**Work to be completed:** Out of the material that follows, write out exactly the lines from the line with "die_area_sq_um: 6945" to the line with "multi-input cells: 267 / 1325 / 0.3408", both ends included, and no others.

#### Provided information

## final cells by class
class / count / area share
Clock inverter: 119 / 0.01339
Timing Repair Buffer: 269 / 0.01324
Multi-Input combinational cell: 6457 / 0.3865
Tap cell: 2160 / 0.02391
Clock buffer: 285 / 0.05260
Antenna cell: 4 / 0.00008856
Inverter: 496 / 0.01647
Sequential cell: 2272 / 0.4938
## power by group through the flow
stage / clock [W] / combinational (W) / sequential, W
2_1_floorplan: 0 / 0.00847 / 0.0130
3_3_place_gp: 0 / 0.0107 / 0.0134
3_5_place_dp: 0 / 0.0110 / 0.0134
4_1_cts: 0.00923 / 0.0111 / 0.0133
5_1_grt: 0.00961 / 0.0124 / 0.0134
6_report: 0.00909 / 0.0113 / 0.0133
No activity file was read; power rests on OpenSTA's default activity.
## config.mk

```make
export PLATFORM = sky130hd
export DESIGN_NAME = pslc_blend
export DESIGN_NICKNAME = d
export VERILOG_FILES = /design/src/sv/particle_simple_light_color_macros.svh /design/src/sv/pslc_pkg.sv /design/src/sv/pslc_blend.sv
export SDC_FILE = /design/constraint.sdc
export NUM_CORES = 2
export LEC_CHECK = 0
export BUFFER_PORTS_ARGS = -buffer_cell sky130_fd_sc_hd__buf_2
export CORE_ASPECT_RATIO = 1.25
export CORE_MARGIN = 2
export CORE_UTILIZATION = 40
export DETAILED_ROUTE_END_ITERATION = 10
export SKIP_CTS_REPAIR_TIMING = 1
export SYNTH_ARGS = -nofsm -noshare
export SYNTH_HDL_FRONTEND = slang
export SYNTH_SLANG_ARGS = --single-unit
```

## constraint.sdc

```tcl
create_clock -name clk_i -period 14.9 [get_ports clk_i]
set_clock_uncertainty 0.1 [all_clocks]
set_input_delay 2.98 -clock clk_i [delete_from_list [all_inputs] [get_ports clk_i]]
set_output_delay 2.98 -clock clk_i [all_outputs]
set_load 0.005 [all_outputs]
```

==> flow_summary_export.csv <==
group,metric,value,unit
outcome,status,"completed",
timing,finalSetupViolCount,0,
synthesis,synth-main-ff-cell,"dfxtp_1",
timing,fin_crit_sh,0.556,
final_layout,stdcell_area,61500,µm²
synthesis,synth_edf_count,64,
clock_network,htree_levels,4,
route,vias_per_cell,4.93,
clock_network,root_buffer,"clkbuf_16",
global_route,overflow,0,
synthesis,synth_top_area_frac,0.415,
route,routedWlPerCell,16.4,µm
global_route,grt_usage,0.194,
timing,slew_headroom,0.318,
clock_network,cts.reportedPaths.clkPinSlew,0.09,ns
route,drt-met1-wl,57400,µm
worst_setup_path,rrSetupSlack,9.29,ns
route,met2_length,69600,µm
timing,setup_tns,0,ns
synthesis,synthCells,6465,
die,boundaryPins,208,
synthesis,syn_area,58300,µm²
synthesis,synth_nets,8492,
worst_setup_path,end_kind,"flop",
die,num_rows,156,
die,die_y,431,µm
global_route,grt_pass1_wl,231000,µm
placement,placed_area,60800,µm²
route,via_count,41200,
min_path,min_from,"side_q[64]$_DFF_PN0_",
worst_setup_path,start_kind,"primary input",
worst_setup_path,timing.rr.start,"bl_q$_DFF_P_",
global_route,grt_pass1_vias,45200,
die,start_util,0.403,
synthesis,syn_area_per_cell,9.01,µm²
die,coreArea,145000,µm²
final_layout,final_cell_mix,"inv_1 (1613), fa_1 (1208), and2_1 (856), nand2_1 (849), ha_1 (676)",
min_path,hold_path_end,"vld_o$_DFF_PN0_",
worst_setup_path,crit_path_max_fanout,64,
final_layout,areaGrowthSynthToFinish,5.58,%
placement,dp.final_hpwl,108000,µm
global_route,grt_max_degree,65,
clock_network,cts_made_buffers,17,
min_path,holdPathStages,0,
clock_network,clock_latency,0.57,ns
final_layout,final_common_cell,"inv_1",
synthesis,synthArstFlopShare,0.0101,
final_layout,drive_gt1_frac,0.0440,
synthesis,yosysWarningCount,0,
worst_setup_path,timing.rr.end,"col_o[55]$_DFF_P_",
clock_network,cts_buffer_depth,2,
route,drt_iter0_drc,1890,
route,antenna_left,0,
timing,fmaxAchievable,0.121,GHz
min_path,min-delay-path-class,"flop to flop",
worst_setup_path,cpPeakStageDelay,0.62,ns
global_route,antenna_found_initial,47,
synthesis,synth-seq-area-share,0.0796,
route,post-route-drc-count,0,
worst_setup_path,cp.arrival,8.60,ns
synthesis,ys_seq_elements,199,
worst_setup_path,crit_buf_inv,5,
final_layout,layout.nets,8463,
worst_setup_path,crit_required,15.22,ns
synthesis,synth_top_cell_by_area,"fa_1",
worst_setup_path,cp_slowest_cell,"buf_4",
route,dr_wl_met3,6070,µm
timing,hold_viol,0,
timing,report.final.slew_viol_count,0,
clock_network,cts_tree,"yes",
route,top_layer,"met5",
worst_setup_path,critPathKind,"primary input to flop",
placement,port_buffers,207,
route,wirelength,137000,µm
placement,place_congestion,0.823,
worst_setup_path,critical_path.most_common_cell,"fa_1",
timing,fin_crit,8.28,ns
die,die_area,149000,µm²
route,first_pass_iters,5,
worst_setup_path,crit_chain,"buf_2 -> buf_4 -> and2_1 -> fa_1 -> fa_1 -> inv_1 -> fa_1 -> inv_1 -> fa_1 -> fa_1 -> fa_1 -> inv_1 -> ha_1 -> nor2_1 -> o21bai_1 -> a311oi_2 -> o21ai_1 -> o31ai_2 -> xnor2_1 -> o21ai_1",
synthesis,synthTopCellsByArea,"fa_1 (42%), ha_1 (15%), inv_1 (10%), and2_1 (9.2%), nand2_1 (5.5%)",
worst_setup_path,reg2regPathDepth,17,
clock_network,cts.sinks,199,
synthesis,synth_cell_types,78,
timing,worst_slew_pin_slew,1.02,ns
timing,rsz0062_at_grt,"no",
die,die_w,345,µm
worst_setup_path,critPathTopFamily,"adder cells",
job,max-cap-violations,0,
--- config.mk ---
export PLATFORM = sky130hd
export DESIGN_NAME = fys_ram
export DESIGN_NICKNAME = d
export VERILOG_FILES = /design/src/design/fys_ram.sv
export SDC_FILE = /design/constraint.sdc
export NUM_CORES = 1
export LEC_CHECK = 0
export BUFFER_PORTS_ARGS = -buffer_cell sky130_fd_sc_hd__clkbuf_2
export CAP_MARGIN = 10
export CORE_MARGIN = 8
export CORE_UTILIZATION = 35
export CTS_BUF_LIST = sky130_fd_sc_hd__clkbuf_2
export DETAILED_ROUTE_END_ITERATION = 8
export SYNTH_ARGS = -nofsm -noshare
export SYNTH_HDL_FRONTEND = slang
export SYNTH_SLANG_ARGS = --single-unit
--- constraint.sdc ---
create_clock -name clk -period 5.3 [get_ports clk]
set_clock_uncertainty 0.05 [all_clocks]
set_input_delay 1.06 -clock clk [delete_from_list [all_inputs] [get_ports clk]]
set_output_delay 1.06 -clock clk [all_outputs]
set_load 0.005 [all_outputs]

########
#### Provided information

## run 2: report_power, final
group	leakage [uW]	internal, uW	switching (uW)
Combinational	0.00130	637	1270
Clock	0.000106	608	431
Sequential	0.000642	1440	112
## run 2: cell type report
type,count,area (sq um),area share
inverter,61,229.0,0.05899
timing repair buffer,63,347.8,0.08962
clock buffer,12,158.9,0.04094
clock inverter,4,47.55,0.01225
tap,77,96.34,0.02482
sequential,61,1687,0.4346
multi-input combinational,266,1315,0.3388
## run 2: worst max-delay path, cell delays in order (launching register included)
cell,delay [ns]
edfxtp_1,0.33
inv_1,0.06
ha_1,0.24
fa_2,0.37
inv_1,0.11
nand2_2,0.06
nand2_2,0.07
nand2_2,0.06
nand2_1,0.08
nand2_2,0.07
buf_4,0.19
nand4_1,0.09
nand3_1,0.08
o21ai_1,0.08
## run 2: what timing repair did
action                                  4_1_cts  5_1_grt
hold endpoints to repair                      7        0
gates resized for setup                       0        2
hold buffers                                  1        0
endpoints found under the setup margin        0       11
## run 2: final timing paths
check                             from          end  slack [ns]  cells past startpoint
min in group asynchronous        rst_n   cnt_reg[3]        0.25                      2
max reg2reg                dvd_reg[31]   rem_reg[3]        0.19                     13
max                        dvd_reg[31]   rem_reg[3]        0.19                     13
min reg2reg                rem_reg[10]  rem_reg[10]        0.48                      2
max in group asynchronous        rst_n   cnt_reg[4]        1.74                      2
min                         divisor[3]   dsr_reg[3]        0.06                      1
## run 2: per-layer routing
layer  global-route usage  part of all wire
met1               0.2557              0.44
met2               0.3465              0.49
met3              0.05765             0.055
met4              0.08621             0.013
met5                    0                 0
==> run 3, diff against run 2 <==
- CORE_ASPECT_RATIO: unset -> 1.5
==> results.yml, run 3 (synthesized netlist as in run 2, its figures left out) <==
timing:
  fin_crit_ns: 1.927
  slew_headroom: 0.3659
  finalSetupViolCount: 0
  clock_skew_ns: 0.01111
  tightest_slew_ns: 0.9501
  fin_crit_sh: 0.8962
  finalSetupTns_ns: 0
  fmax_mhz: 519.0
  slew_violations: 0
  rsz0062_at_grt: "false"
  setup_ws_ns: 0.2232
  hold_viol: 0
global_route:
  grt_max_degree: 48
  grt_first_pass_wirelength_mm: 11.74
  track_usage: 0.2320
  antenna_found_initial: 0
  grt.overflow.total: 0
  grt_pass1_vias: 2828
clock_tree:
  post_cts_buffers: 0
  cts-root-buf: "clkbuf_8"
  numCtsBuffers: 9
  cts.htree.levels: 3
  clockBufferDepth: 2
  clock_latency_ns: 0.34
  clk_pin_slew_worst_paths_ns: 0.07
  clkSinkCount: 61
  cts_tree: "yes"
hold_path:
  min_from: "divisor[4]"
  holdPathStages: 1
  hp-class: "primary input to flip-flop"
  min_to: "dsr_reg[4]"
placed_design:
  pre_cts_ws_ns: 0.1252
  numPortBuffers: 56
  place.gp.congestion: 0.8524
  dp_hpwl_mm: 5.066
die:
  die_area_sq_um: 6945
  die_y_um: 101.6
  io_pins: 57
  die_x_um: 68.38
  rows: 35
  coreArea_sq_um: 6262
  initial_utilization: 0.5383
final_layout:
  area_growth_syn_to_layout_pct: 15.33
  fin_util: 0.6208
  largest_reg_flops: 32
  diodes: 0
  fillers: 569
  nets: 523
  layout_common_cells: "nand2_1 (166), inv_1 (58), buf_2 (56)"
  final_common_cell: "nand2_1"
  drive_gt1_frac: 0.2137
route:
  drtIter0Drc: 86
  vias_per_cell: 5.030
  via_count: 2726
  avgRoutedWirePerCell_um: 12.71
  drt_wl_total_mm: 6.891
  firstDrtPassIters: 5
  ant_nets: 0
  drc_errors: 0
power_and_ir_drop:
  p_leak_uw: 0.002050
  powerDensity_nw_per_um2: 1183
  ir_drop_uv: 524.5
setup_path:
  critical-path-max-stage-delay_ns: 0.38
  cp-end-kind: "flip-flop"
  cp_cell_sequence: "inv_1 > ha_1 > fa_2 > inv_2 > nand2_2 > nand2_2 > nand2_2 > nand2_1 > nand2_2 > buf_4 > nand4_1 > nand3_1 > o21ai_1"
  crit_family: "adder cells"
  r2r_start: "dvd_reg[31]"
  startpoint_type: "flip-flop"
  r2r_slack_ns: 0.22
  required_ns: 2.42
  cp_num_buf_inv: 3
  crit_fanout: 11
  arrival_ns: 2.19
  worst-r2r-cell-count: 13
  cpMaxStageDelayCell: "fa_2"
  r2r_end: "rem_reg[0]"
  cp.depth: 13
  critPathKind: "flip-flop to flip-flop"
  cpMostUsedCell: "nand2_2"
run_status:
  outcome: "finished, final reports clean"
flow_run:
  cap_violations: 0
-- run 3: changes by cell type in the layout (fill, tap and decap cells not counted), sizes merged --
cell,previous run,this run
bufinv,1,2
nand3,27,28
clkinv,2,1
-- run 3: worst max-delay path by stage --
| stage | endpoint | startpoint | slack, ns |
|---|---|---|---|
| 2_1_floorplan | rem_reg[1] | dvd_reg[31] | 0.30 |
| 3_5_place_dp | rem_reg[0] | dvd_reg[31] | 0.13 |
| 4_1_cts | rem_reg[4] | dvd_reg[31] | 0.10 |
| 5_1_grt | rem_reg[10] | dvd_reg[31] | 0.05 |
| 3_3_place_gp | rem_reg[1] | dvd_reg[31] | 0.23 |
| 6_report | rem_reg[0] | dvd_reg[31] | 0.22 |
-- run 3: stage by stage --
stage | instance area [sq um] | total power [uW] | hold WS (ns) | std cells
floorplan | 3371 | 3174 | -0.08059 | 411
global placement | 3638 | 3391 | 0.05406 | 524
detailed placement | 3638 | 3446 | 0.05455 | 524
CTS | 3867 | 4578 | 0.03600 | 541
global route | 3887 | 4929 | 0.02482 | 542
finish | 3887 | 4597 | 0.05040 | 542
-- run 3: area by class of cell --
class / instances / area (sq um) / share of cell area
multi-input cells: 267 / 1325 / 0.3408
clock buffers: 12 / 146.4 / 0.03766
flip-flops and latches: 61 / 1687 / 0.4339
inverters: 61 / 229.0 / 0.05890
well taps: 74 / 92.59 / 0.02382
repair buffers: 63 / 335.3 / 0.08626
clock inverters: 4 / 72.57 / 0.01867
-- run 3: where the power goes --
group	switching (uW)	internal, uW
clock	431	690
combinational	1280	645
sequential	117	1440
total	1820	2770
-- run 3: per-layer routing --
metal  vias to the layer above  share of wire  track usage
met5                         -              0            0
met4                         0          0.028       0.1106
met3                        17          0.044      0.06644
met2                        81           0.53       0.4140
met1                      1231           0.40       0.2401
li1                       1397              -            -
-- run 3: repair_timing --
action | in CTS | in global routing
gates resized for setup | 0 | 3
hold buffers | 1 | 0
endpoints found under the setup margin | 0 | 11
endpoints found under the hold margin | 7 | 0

########

**Written reply:**
  die_area_sq_um: 6945
  die_y_um: 101.6
  io_pins: 57
  die_x_um: 68.38
  rows: 35
  coreArea_sq_um: 6262
  initial_utilization: 0.5383
final_layout:
  area_growth_syn_to_layout_pct: 15.33
  fin_util: 0.6208
  largest_reg_flops: 32
  diodes: 0
  fillers: 569
  nets: 523
  layout_common_cells: "nand2_1 (166), inv_1 (58), buf_2 (56)"
  final_common_cell: "nand2_1"
  drive_gt1_frac: 0.2137
route:
  drtIter0Drc: 86
  vias_per_cell: 5.030
  via_count: 2726
  avgRoutedWirePerCell_um: 12.71
  drt_wl_total_mm: 6.891
  firstDrtPassIters: 5
  ant_nets: 0
  drc_errors: 0
power_and_ir_drop:
  p_leak_uw: 0.002050
  powerDensity_nw_per_um2: 1183
  ir_drop_uv: 524.5
setup_path:
  critical-path-max-stage-delay_ns: 0.38
  cp-end-kind: "flip-flop"
  cp_cell_sequence: "inv_1 > ha_1 > fa_2 > inv_2 > nand2_2 > nand2_2 > nand2_2 > nand2_1 > nand2_2 > buf_4 > nand4_1 > nand3_1 > o21ai_1"
  crit_family: "adder cells"
  r2r_start: "dvd_reg[31]"
  startpoint_type: "flip-flop"
  r2r_slack_ns: 0.22
  required_ns: 2.42
  cp_num_buf_inv: 3
  crit_fanout: 11
  arrival_ns: 2.19
  worst-r2r-cell-count: 13
  cpMaxStageDelayCell: "fa_2"
  r2r_end: "rem_reg[0]"
  cp.depth: 13
  critPathKind: "flip-flop to flip-flop"
  cpMostUsedCell: "nand2_2"
run_status:
  outcome: "finished, final reports clean"
flow_run:
  cap_violations: 0
-- run 3: changes by cell type in the layout (fill, tap and decap cells not counted), sizes merged --
cell,previous run,this run
bufinv,1,2
nand3,27,28
clkinv,2,1
-- run 3: worst max-delay path by stage --
| stage | endpoint | startpoint | slack, ns |
|---|---|---|---|
| 2_1_floorplan | rem_reg[1] | dvd_reg[31] | 0.30 |
| 3_5_place_dp | rem_reg[0] | dvd_reg[31] | 0.13 |
| 4_1_cts | rem_reg[4] | dvd_reg[31] | 0.10 |
| 5_1_grt | rem_reg[10] | dvd_reg[31] | 0.05 |
| 3_3_place_gp | rem_reg[1] | dvd_reg[31] | 0.23 |
| 6_report | rem_reg[0] | dvd_reg[31] | 0.22 |
-- run 3: stage by stage --
stage | instance area [sq um] | total power [uW] | hold WS (ns) | std cells
floorplan | 3371 | 3174 | -0.08059 | 411
global placement | 3638 | 3391 | 0.05406 | 524
detailed placement | 3638 | 3446 | 0.05455 | 524
CTS | 3867 | 4578 | 0.03600 | 541
global route | 3887 | 4929 | 0.02482 | 542
finish | 3887 | 4597 | 0.05040 | 542
-- run 3: area by class of cell --
class / instances / area (sq um) / share of cell area
multi-input cells: 267 / 1325 / 0.3408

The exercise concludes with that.